From an optimization exercise on the open Yosys and OpenROAD flow, aimed at small area, a short achievable clock period and few clock cycles; shortcuts taken in it are not production practice.
Only the layout flow was run in this run; the RTL was not checked for function there.
No activity file was given, so power comes from the tool's default toggle rates.

==> flow/design.v <==
module nasa_fa (
    input  wire       clk,
    input  wire       rst,
    input  wire       in_valid,
    input  wire [7:0] in_data,
    output wire       in_ready,
    output reg        pl_valid,
    output reg  [7:0] pl_data,
    output reg        pl_last,
    output reg        pl_empty
);
    localparam [7:0] STX = 8'h32;
    localparam [7:0] ETX = 8'h34;
    localparam       FD  = 4;           
    localparam       FW  = 2;           
    localparam [1:0] S_SRCH = 2'd0, S_L1 = 2'd1, S_L2 = 2'd2, S_BODY = 2'd3;
    localparam [1:0] E_IDLE = 2'd0, E_H1 = 2'd1, E_H2 = 2'd2, E_PAY = 2'd3;
    reg  [1023:0] ring;
    reg  [6:0]    ph;
    wire [7:0]    r0   = ring[7:0];
    wire [7:0]    r31  = ring[255:248];
    wire [7:0]    r63  = ring[511:504];
    wire [7:0]    r95  = ring[767:760];
    wire [7:0]    r127 = ring[1023:1016];
    wire          ins;
    always @(posedge clk)
        ring <= {ring[1015:0], ins ? in_data : r127};
    reg  [6:0]  tail;       
    reg  [6:0]  sp;         
    reg  [7:0]  ucnt;       
    reg  [1:0]  st;
    reg  [6:0]  cs;         
    reg         hi_ok;      
    reg  [6:0]  rem;        
    reg  [15:0] crc;
    reg         nv_v;       
    reg  [6:0]  nv;         
    reg         b1_stx, b1_zero, b2_stx;    
    reg  [6:0]  fq [0:FD-1];
    reg  [FW-1:0] fwp, frp;
    reg  [FW:0] fcnt;
    reg  [1:0]  es;
    reg  [1:0]  etap;
    reg  [6:0]  ecnt;
    function [15:0] crc_step(input [15:0] c_in, input [7:0] b);
        integer i;
        reg [15:0] c;
        begin
            c = c_in ^ {b, 8'h00};
            for (i = 0; i < 8; i = i + 1)
                c = c[15] ? ({c[14:0], 1'b0} ^ 16'h1021) : {c[14:0], 1'b0};
            crc_step = c;
        end
    endfunction
    wire        cand   = (st != S_SRCH);
    wire        fne    = (fcnt != 0);
    wire        ffull  = (fcnt == FD);
    wire        empty  = !cand && (ucnt == 0) && !fne;
    wire [6:0]  front  = fq[frp];
    wire [6:0]  base   = fne ? front : cand ? cs : sp;
    wire        full   = !empty && (base == tail + 7'd1);
    wire        is_last = (rem == 7'd1);
    wire        sc_r0  = (ucnt != 0) && (sp == ph - 7'd1);
    wire        sc_tap = (ucnt != 0) && (sp == ph);
    wire        sc_go  = (sc_r0 || sc_tap) && !(ffull && st == S_BODY && is_last);
    wire [7:0]  x      = sc_r0 ? r0 : r127;
    wire        x_stx  = (x == STX);
    wire        x_len  = (x >= 8'd4) && (x <= 8'd126);
    wire        base_rel = fne || (!cand && sc_tap && !x_stx);
    wire        ins_ok   = (empty || ph == tail + 7'd1) && !(full && !base_rel);
    assign in_ready = ins_ok;
    assign ins      = in_valid && ins_ok && !rst;
    wire        nv_now  = b2_stx && b1_zero && x_len;
    wire        ok_frame = (x == ETX) && (crc == 16'd0);
    wire        len_ok  = hi_ok && x_len;
    wire        do_push = sc_go && (st == S_BODY) && is_last && ok_frame;
    wire        jump    = sc_go && (st == S_BODY) && is_last && !ok_frame && (nv_v || nv_now);
    wire [6:0]  jtgt    = nv_v ? nv : sp - 7'd2;
    wire [6:0]  tail_n  = ins ? ph : tail;
    reg  [7:0]  etb;
    always @* begin
        case (etap)
            2'd0:    etb = r31;
            2'd1:    etb = r63;
            2'd2:    etb = r95;
            default: etb = r127;
        endcase
    end
    wire        e_pop = (es == E_H2 && etb == 8'd4) || (es == E_PAY && ecnt == 7'd1);
    always @(posedge clk) begin
        if (rst) begin
            ph       <= 7'd0;
            ucnt     <= 8'd0;
            st       <= S_SRCH;
            fwp      <= 0;
            frp      <= 0;
            fcnt     <= 0;
            es       <= E_IDLE;
            pl_valid <= 1'b0;
            pl_last  <= 1'b0;
            pl_empty <= 1'b0;
        end else begin
            ph <= ph + 7'd1;
            if (ins) tail <= ph;
            if (jump) begin
                sp   <= jtgt;
                ucnt <= {1'b0, tail_n - jtgt} + 8'd1;
            end else begin
                if (sc_go) sp <= sp + 7'd1;
                else if (ins && ucnt == 0) sp <= ph;
                ucnt <= ucnt + {7'd0, ins} - {7'd0, sc_go};
            end
            if (sc_go) begin
                b2_stx  <= b1_stx;
                b1_stx  <= x_stx;
                b1_zero <= (x == 8'd0);
                case (st)
                    S_SRCH: begin
                        if (x_stx) begin
                            cs <= sp;
                            st <= S_L1;
                        end
                    end
                    S_L1: begin
                        hi_ok <= (x == 8'd0);
                        st    <= S_L2;
                    end
                    S_L2: begin
                        if (len_ok) begin
                            rem  <= x[6:0] - 7'd1;
                            crc  <= 16'd0;
                            nv_v <= 1'b0;
                            st   <= S_BODY;
                        end else if (b1_stx) begin
                            cs    <= sp - 7'd1;
                            hi_ok <= (x == 8'd0);
                            st    <= S_L2;
                        end else if (x_stx) begin
                            cs <= sp;
                            st <= S_L1;
                        end else begin
                            st <= S_SRCH;
                        end
                    end
                    S_BODY: begin
                        if (nv_now && !nv_v) begin
                            nv_v <= 1'b1;
                            nv   <= sp - 7'd2;
                        end
                        if (!is_last) begin
                            crc <= crc_step(crc, x);
                            rem <= rem - 7'd1;
                        end else if (ok_frame || nv_v || nv_now) begin
                            st <= S_SRCH;
                        end else if (b1_stx) begin
                            cs    <= sp - 7'd1;
                            hi_ok <= (x == 8'd0);
                            st    <= S_L2;
                        end else if (x_stx) begin
                            cs <= sp;
                            st <= S_L1;
                        end else begin
                            st <= S_SRCH;
                        end
                    end
                endcase
            end
            if (do_push) begin
                fq[fwp] <= cs;
                fwp     <= fwp + 1'b1;
            end
            if (e_pop) frp <= frp + 1'b1;
            fcnt <= fcnt + {{FW{1'b0}}, do_push} - {{FW{1'b0}}, e_pop};
            pl_valid <= 1'b0;
            pl_last  <= 1'b0;
            pl_empty <= 1'b0;
            case (es)
                E_IDLE: begin
                    if (fne) begin
                        if (front == ph + 7'd96) begin
                            etap <= 2'd0; es <= E_H1;
                        end else if (front == ph + 7'd64) begin
                            etap <= 2'd1; es <= E_H1;
                        end else if (front == ph + 7'd32) begin
                            etap <= 2'd2; es <= E_H1;
                        end else if (front == ph) begin
                            etap <= 2'd3; es <= E_H1;
                        end
                    end
                end
                E_H1: es <= E_H2;
                E_H2: begin
                    ecnt <= etb[6:0] - 7'd4;
                    if (etb == 8'd4) begin
                        pl_valid <= 1'b1;
                        pl_last  <= 1'b1;
                        pl_empty <= 1'b1;
                        es       <= E_IDLE;
                    end else begin
                        es <= E_PAY;
                    end
                end
                E_PAY: begin
                    pl_valid <= 1'b1;
                    pl_data  <= etb;
                    pl_last  <= (ecnt == 7'd1);
                    ecnt     <= ecnt - 7'd1;
                    if (ecnt == 7'd1) es <= E_IDLE;
                end
            endcase
        end
    end
endmodule
==> flow/run.sh <==
#!/bin/bash
# synth_recipe.tcl (not shown) runs the flow's synth.tcl, then flattens the netlist and writes it again
# the make line also repeats each setting of config.mk as NAME=value (left out here)
make -C /OpenROAD-flow-scripts/flow DESIGN_CONFIG=/design/flow/config.mk WORK_HOME=/design/flow/orfs CLKGATE_MAP_FILE= SYNTH_SCRIPT=/design/flow/synth_recipe.tcl finish
==> flow/config.mk <==
export PLATFORM = sky130hd
export DESIGN_NAME = nasa_fa
export DESIGN_NICKNAME = nasa_fa
export VERILOG_FILES = /design/flow/design.v
export SDC_FILE = /design/flow/constraint.sdc
export NUM_CORES = 4
export LEC_CHECK = 0
export CAP_MARGIN = 20
export CORE_MARGIN = 2
export CORE_UTILIZATION = 40
export SLEW_MARGIN = 20
==> flow/constraint.sdc <==
create_clock -name core_clock -period 10.0 [get_ports {clk}]
set_input_delay 2.0000 -clock core_clock [delete_from_list [all_inputs] [get_ports {clk}]]
set_output_delay 2.0000 -clock core_clock [all_outputs]
set_load 0.01 [all_outputs]
==> run notes <==
number of global-route vias before repair=13305; number of cells in the finished layout apart from fillers=3032; pre-CTS WS=3.37 ns; CP Launch Type=register; Max-cap violations=0; clock insertion delay at the later pin of the skew report=0.66 ns; Post-Synthesis Cells=1906; Max FO, Critical Path=20; average wire per standard cell=14.7 um; worst setup margin=3.21 ns; met2 usage in global routing=18.2%; die footprint=74900 um^2; Worst R2R Start=ph[0]$_SDFF_PP0_; clock-pin slew on the worst setup and hold paths=0.06 ns; CP endpoint kind=primary output; Worst Setup Path Type=reg -> out; power per standard cell area=273 nW/um^2; number of vias after detailed routing=12961; Primary FF master, synth=sky130_fd_sc_hd__dfxtp_1; Final Hold Fails=0; VDD IR max=0.174 mV; mean instance size in the synthesized netlist=15.3 um^2; die extent in x=274 um; worst hold slack after final layout=0.300 ns; final wirelength=44.4 mm; area share of the largest cell type after synthesis=72.6%; transition time of the tightest slew-check pin=1.03 ns; maximum number of pins on one net before global-route repair=33; global-route wire length before repair=72.2 mm; CTS Buf Count=103; met3 Usage GRT=3.04%; clock root buffer=sky130_fd_sc_hd__clkbuf_16; cell accounting for the most synthesized area=sky130_fd_sc_hd__dfxtp_1; HP Start=ring[792]$_DFF_P_; number of ports placed on the die boundary=23; worst path arrival time=4.79 ns; status=timing/DRC/antenna clean; Clock Sink Count=1156; count of antenna-violating nets left after detailed routing=0; setup repair after global routing missed its margin=false; post-detailed-route DRC marker count=0; final critical path time including I/O delays and setup=6.79 ns; number of antenna violations at the first check in global routing=1; Yosys warning count=1; fraction of final layout cells sized beyond drive strength 1=9.56%; number of synthesized flops with an enable pin=101; Nets=2052; leakage power=0.0133 uW; max frequency=147 MHz; post-route design area=33900 um^2; Setup TNS=0 ns; GRT Residual Overflow=0; Resized cells post-CTS=0; ratio of final minimum period to clock period=67.9%; FF-to-FF path depth=26; post-synthesis cell type count=63; Std-Cell Core Area=71700 um^2; setup clock skew after layout=0.0445 ns; floorplan row count=98; CTS hold repair buffers=0; Critical R2R Capture=ucnt[7]$_SDFF_PP0_; number of setup violations in the final report=0; DR vias/cell=4.27; most instantiated cells after synthesis=sky130_fd_sc_hd__dfxtp_1, sky130_fd_sc_hd__nand2_1, sky130_fd_sc_hd__nor2_1, sky130_fd_sc_hd__edfxtp_1, sky130_fd_sc_hd__xnor2_1; Setup Buffers After CTS=0; routability-driven placement congestion ratio=0.823; Worst R2R Setup Slack=3.63 ns; WHS Path Cells=0; share of synthesized registers carrying an async set or reset=0%; peak-usage layer in the global routing report=met2; post-detail-place hpwl=27.7 mm; floorplan die height=274 um; Max-Slew Margin vs Limit=30.2%; Synth area leaders=sky130_fd_sc_hd__dfxtp_1, sky130_fd_sc_hd__edfxtp_1, sky130_fd_sc_hd__ha_1; drt first-iter violations=720; standard cell area after detailed placement=30400 um^2; CTS tree=done; Global Route Usage Sum=12.2%; required time of the critical path=8.00 ns; sink of the worst hold path=ring[800]$_DFF_P_; maximum level of the CTS H-tree=3; Cell Area, Synth=29100 um^2; Layout Area Growth over Synthesis=16.5%; final max-slew violation count=0; port bufs=22; clk buf depth=3; met1 Resource Use GR=17.2%; number of instances in the placed design=2842; share of synthesized area occupied by flip-flops and latches=83.0%; syn_nets=1961; number of storage elements in the synthesis netlist=1156; worst hold-check path type=reg -> reg; starting utilization of the core area=40.6%; drt pass-1 iters=5; most frequently used cell type in the post-synthesis netlist=sky130_fd_sc_hd__dfxtp_1
## worst max-delay path, cell delays in order, from the launching register on
cell	delay [ns]
sky130_fd_sc_hd__dfxtp_1	0.58
sky130_fd_sc_hd__inv_1	0.13
sky130_fd_sc_hd__ha_1	0.33
sky130_fd_sc_hd__xor2_1	0.14
sky130_fd_sc_hd__and2_1	0.14
sky130_fd_sc_hd__o2111ai_1	0.15
sky130_fd_sc_hd__nor3_2	0.14
sky130_fd_sc_hd__buf_4	0.30
sky130_fd_sc_hd__mux2i_1	0.54
sky130_fd_sc_hd__ha_1	0.26
sky130_fd_sc_hd__nand4_1	0.08
sky130_fd_sc_hd__inv_1	0.12
sky130_fd_sc_hd__o31ai_1	0.14
sky130_fd_sc_hd__a2111oi_4	0.42
sky130_fd_sc_hd__nor2_1	0.15
sky130_fd_sc_hd__clkdlybuf4s50_1	0.53
## final cells by class
cell class / count / area (um^2)
fillers: 6119 / 37800
flip-flops and latches: 1156 / 24200
multi-input cells: 662 / 4630
clock buffers: 146 / 2910
well taps: 950 / 1190
clock inverters: 43 / 581
repair buffers: 27 / 258
inverters: 47 / 176
diodes: 1 / 2.50
## metal layers
layer / wire [um] / up-vias
met2: 18900 / 217
met5: 0 / -
met4: 1390 / 0
li1: - / 6467
met1: 22300 / 6179
met3: 1840 / 98
## cell families (layout without fill, tap and decap cells)
kind of cell    count (synthesis)  in the layout  synth area share (%)
other cells                     0              1                     0
compound gates                132            132                  2.97
simple gates                  336            336                  5.35
xor+xnor                      105            105                  3.30
flops                        1156           1156                  83.0
mux                            45             45                  2.24
fa+ha+maj                      44             44                  1.97
buf+inv                        88            263                  1.17
## metrics by stage
step           total power, uW  util (%)
2_1_floorplan             5300         -
3_3_place_gp              5400      42.4
3_5_place_dp              5410      42.4
4_1_cts                   9350      47.2
5_1_grt                   9610      47.3
6_report                  9240      47.3
## cell usage in the layout (no fill, tap or decap), drive strengths merged, types with 29 or more instances in the layout
cell	Yosys	layout
ha	41	41
nand2	108	108
edfxtp	101	101
clkinv	1	29
o21ai	39	39
clkbuf	34	146
inv	46	50
a21oi	38	38
dfxtp	1055	1055
nor2	102	102
xnor2	56	56
xor2	46	46
## where the power goes
part	total (uW)	internal [uW]	switching (uW)	leakage, uW
Combinational	384	169	216	0.00209
Clock	3930	2280	1650	0.00171
Sequential	4930	4860	71.4	0.00946
Total	9240	7310	1930	0.0133
## worst max path at each step
stage	start	end	slack (ns)	cells after the start
6_report	ph[0]$_SDFF_PP0_	in_ready	3.21	15
5_1_grt	ph[1]$_SDFF_PP0_	in_ready	2.81	15
4_1_cts	ph[0]$_SDFF_PP0_	in_ready	3.16	15
3_5_place_dp	ph[0]$_SDFF_PP0_	ucnt[6]$_SDFF_PP0_	3.37	26
3_3_place_gp	ph[0]$_SDFF_PP0_	ucnt[6]$_SDFF_PP0_	3.53	26
2_1_floorplan	ph[0]$_SDFF_PP0_	ucnt[6]$_SDFF_PP0_	3.91	30
## sequential cells by signal, indices dropped and copies added (netlist names), 8 cells and up, named ones only
signal   flops
fq          28
crc         16
ring      1024
ucnt         8
pl_data      8

[static timing again, ports no longer ideal]
How much do the figures lean on ideal ports? The routed layout below was timed once more, with nothing changed but the port constraints. Step 1: set_driving_cell puts a clkbuf_16 on clk and a buf_2 on each other input, an assumption about the parent block. Step 2 adds t to the input delays and takes it off the output delays; t is the mean of the earliest and latest rising clock arrival at the registers after step 1. Input paths then give back, and output paths get back, about the clock's delay inside the block. Slacks: no drivers / after step 1 / after step 2; pairs: no drivers / after step 1.
shift t [ns]: 0.700
slack for setup (ns): 3.212 / 3.154 / 3.630
hold WS [ns]: 0.300 / 0.300 / 0.300
worst setup path after step 2: register to register
After both steps setup and hold are still met in this run. The setup slack of this run moves by -0.058 ns with the drivers and by +0.418 ns with both steps.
========================================
**Problem to work on:**
If "fcnt" is in a line of the listing above, count that line; give the final number and nothing more.

**Exercise result:**
5